Couples may also be able to do without the cost of home help or garden maintenance for longer than a single person living alone.
Whether you plan to keep working
By working part time or doing occasional consulting in the early years of retirement, you may be able to afford a better lifestyle or make your super last a few years longer. Not to mention the non-financial benefits such as social interaction and intellectual stimulation that can come with keeping a foot in the workforce.
How much you spend
To maintain your current lifestyle, it is generally suggested you need around 70% of your pre-retirement income. (This is based on mortgage costs amounting to around 30% of income and your home being paid off before you retire.) If you don’t own your home, hope to do significantly more overseas travel or take up expensive hobbies, you may need more. Frugal homebodies may need less.
Lower income earners, especially those who rent, may need significantly more than 70% replacement income because they spend more of their pre-retirement income on necessities than wealthier individuals.
As you get close to retirement, work out how much you expect to spend and don’t forget to include aged care in your reckoning. The ASFA Retirement Standard provides itemised budget breakdowns for modest and comfortable lifestyles that may be a helpful starting point when planning your own retirement budget.

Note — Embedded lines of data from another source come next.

== north ==
==> flow/design.v <==
module uart_rx#(
	parameter CLK_FRE 	= 50,
	parameter UART_RATE = 115200
	) (
	input 				clk,    
	input 				rst_n,
	output 	 			recv_en,	
	output reg 	[ 7:0] 	recv_data,	
	input 				rx_pin 
);
parameter  RATE_CNT = (CLK_FRE * 1000_000 / UART_RATE) - 1;
reg [10:0] clk_cnt;
localparam WAIT = 2'd0, START = 2'd1, RECV = 2'd2, STOP = 2'd3;
reg [1:0] state;
assign recv_en = clk_cnt == RATE_CNT * 3 / 2;
reg [ 7:0] recv_data_r;
reg [ 2:0] recv_cnt;
always@(posedge clk)
	if(!rst_n)begin
		state 		<= WAIT;
		clk_cnt 	<= 0;
		recv_data 	<= 0;
	end
	else
	case(state)
		WAIT:
			if(!rx_pin)begin 
				recv_cnt <= 'd0;
				state <= START;
			end
		START:begin 
			if(clk_cnt == RATE_CNT / 2)begin 
				clk_cnt <= 0;
				state <= RECV;
			end
			else
				clk_cnt <= clk_cnt + 1;
		end
		RECV:begin 
			if(clk_cnt == RATE_CNT)begin 
				clk_cnt <= 0;
				recv_data_r[recv_cnt] <= rx_pin;
				recv_cnt <= recv_cnt + 1;
				state <= (recv_cnt == 7 )?STOP : RECV ;
			end
			else
				clk_cnt <= clk_cnt + 1;
		end
		STOP:begin 
			recv_data <= recv_data_r;
			if(clk_cnt == RATE_CNT * 3 / 2)begin 
				clk_cnt <= 0;
				state <= WAIT;
			end
			else 
				clk_cnt <= clk_cnt + 1;
		end
	endcase
endmodule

ASFA estimates singles need $49,642 for a comfortable retirement while couples need $69,691 (as at December 2022).
Whether you own your home
Owning your home outright by the time you retire not only provides you with somewhere to live rent free, but also insulates you from rising housing costs.
The acute shortage of social and affordable housing and rising rents have been felt keenly by retirees who rent on the commercial market, especially those dependent on the Age Pension. National Seniors points to research showing rents have increased 29% over the past 10 years while rent assistance has increased just 23%. In some cases, older renters pay 70% of their income or more on rent, with single retirees the hardest hit.
Keep this in mind when reviewing the ASFA Retirement Standard budgets for modest and comfortable lifestyles in the tables below, which assume retirees own their home.
Many of today’s retirees have a home that is worth more than their retirement super balance. This will change for future generations who have had the benefit of compulsory employer super for their entire working life (although on current trends fewer of them will own a home).
If you find you are asset rich and income poor in retirement, you may be able to tap into your home equity by downsizing to a smaller property. You may also be able to contribute up to $300,000 into your super account ($600,000 for couples).
Alternatively, you could take advantage of the government’s recently expanded Home Equity Access Scheme (formerly Pension Loans Scheme), which allows all retirees to borrow against the value of their home.
What other assets or income you have
Australia’s retirement income system is based on three pillars – the Age Pension, compulsory employer super guarantee contributions and voluntary private savings inside and outside super. Make that four pillars if you include home ownership.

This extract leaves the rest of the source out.